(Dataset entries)

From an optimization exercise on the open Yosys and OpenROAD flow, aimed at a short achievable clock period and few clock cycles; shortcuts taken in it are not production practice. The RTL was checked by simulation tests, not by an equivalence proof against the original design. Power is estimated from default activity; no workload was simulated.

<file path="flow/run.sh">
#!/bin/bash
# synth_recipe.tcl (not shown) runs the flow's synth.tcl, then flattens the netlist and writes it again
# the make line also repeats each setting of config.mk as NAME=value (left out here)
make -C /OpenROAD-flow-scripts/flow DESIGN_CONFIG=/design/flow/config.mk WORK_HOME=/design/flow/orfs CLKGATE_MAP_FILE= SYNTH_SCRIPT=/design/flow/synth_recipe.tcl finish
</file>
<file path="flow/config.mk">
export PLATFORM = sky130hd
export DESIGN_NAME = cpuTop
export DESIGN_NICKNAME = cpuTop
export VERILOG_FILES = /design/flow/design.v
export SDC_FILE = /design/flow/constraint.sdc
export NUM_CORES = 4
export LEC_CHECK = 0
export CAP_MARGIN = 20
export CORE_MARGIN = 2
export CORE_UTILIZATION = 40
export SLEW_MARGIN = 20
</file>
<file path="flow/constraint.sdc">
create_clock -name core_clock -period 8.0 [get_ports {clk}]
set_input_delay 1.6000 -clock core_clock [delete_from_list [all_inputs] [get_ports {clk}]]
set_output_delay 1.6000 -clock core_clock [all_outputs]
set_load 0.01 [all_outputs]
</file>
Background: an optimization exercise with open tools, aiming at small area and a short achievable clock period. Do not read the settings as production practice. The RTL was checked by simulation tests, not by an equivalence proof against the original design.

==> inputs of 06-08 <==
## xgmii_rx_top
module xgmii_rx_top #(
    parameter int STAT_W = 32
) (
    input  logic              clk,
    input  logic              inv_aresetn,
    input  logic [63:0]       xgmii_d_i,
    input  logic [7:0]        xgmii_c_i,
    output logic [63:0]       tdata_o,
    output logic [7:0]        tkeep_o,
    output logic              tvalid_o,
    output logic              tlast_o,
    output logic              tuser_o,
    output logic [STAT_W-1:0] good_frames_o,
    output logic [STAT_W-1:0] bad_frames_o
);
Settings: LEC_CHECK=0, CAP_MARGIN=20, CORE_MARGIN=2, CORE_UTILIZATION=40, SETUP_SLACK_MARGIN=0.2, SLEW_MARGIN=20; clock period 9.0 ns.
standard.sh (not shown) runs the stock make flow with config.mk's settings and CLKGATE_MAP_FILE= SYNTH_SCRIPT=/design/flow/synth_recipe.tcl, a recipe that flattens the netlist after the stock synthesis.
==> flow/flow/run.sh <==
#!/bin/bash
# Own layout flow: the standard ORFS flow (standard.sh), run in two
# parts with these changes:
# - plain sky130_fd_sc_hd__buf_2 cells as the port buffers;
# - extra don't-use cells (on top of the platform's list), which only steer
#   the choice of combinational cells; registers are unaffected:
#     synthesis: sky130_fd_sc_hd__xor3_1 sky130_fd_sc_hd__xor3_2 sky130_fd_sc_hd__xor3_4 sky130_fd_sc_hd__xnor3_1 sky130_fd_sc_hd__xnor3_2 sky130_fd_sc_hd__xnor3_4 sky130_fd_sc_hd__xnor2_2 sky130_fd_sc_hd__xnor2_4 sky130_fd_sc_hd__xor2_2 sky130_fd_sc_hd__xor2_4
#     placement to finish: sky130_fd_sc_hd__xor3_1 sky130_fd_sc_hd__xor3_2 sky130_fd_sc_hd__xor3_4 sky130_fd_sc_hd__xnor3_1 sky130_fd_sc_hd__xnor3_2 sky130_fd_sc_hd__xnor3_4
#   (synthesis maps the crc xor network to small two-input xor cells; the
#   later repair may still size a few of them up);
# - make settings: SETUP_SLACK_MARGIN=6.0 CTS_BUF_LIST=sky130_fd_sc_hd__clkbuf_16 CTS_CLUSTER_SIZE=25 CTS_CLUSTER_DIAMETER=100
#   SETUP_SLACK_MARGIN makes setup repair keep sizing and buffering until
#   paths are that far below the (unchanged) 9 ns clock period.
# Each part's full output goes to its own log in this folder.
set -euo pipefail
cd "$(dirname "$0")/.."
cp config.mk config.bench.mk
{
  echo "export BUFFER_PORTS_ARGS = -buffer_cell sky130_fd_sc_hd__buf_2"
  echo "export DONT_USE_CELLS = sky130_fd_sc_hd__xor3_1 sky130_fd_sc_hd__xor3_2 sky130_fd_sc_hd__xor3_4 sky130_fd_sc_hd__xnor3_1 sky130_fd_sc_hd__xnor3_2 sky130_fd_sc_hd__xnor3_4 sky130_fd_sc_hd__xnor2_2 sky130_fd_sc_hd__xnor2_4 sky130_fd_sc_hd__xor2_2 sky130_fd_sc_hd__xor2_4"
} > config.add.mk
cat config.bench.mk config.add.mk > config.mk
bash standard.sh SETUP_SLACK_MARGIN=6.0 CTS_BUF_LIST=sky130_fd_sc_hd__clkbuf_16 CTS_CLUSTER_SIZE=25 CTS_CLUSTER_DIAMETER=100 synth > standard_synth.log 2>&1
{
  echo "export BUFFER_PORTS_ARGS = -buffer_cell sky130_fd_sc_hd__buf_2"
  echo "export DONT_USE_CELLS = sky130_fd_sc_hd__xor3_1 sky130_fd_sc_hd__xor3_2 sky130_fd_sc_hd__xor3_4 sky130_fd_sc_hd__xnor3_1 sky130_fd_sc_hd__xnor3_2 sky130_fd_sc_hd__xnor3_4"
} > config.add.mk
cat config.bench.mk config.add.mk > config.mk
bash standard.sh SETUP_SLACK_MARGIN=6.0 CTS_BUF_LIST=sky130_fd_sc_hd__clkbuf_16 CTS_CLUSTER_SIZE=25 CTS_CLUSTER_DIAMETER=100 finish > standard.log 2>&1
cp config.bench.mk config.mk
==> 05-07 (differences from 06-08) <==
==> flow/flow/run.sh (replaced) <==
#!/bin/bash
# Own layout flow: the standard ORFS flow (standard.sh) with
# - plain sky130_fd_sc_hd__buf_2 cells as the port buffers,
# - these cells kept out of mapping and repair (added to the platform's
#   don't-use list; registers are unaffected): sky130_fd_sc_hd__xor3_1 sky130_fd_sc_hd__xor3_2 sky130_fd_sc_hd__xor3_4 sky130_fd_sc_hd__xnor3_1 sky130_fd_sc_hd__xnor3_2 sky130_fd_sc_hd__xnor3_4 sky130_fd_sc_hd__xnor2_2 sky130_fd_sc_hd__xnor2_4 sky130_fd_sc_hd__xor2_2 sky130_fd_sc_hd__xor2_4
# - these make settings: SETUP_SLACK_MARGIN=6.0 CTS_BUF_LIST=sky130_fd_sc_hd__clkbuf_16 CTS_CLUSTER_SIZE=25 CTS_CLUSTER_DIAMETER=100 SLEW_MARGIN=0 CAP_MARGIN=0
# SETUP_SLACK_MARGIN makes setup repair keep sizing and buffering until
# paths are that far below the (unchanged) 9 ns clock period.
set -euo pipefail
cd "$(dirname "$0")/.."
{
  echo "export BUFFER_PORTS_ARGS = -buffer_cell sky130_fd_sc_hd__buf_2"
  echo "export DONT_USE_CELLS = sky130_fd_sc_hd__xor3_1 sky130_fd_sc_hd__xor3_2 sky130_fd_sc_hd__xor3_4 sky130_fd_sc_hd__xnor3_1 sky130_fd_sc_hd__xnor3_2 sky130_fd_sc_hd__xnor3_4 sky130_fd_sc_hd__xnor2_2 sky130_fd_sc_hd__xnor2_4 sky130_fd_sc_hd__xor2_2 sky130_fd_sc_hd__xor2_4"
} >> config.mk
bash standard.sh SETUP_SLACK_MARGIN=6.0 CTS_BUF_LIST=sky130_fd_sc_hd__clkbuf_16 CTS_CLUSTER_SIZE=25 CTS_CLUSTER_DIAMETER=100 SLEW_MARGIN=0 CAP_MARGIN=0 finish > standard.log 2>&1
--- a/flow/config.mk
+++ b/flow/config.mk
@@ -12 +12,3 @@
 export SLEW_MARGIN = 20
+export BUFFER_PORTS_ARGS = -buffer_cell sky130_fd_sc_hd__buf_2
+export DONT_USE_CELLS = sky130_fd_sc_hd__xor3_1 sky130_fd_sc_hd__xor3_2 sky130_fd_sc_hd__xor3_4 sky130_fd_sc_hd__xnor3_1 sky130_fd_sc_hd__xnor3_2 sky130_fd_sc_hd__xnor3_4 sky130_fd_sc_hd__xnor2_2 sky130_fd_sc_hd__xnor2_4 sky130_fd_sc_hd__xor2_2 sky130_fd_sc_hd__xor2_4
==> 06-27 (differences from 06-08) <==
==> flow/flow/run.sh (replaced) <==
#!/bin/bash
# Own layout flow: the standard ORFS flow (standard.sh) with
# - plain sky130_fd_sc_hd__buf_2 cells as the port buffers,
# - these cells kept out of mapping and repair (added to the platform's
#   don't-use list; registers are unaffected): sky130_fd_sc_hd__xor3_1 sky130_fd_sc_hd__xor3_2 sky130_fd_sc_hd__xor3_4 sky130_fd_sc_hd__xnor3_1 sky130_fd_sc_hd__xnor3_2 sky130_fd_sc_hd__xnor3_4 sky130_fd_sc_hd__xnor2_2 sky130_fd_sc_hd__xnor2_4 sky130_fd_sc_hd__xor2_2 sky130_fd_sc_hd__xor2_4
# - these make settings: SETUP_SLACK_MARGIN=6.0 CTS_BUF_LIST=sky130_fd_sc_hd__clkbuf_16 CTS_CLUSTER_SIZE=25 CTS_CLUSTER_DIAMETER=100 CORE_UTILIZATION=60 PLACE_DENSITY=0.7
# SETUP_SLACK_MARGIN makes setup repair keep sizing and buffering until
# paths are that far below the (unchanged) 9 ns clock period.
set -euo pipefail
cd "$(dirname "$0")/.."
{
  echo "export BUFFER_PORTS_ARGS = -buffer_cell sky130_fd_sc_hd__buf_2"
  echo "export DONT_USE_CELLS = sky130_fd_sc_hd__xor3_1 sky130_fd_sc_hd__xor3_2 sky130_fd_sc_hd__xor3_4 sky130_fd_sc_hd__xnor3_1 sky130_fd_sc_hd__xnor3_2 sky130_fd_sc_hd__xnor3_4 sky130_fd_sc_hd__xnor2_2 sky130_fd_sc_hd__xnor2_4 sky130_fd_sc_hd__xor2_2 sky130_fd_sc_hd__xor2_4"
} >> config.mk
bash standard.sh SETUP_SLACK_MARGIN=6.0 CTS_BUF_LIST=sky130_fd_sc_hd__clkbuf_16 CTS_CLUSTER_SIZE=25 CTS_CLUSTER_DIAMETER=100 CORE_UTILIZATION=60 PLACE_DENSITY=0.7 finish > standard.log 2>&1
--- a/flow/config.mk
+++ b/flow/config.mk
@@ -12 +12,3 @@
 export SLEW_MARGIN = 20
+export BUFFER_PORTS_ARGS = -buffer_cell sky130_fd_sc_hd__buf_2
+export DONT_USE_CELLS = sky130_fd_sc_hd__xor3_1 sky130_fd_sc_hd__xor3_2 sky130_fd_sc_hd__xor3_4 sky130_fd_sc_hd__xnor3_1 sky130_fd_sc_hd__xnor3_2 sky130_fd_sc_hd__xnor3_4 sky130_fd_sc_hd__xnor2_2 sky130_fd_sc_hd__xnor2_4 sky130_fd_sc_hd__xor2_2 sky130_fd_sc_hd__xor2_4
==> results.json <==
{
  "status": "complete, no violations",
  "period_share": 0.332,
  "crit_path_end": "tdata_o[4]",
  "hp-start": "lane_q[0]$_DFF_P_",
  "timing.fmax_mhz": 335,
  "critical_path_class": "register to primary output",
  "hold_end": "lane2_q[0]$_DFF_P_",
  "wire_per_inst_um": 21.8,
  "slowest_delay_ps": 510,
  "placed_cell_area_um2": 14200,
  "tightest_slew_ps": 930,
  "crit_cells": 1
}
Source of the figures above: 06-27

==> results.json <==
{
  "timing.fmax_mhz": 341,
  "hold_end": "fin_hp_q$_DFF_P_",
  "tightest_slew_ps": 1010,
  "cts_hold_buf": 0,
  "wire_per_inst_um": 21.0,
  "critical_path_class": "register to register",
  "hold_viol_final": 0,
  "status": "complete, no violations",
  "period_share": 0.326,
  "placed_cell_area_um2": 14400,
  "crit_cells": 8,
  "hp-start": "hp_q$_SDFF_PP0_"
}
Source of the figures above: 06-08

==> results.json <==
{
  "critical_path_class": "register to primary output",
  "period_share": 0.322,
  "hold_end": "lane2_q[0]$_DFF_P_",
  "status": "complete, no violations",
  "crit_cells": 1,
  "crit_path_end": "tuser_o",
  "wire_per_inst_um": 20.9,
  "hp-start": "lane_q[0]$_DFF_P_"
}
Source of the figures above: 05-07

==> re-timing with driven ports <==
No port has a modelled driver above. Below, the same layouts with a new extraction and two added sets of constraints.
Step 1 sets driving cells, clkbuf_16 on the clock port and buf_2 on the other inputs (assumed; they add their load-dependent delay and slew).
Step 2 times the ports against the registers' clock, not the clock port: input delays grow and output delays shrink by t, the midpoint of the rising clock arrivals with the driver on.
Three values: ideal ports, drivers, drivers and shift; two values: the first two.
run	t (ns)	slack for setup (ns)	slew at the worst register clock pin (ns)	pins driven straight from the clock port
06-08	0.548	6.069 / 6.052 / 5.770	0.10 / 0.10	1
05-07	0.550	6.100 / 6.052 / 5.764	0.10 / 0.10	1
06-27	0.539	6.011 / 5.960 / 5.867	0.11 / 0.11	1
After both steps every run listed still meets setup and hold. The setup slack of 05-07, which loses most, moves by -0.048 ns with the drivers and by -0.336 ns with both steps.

# [Try it]
For each line above that contains "simulation", make a copy.

# [Your response]
From an optimization exercise on the open Yosys and OpenROAD flow, aimed at a short achievable clock period and few clock cycles; shortcuts taken in it are not production practice. The RTL was checked by simulation tests, not by an equivalence proof against the original design. Power is estimated from default activity; no workload was simulated.
Background: an optimization exercise with open tools, aiming at small area and a short achievable clock period. Do not read the settings as production practice. The RTL was checked by simulation tests, not by an equivalence proof against the original design.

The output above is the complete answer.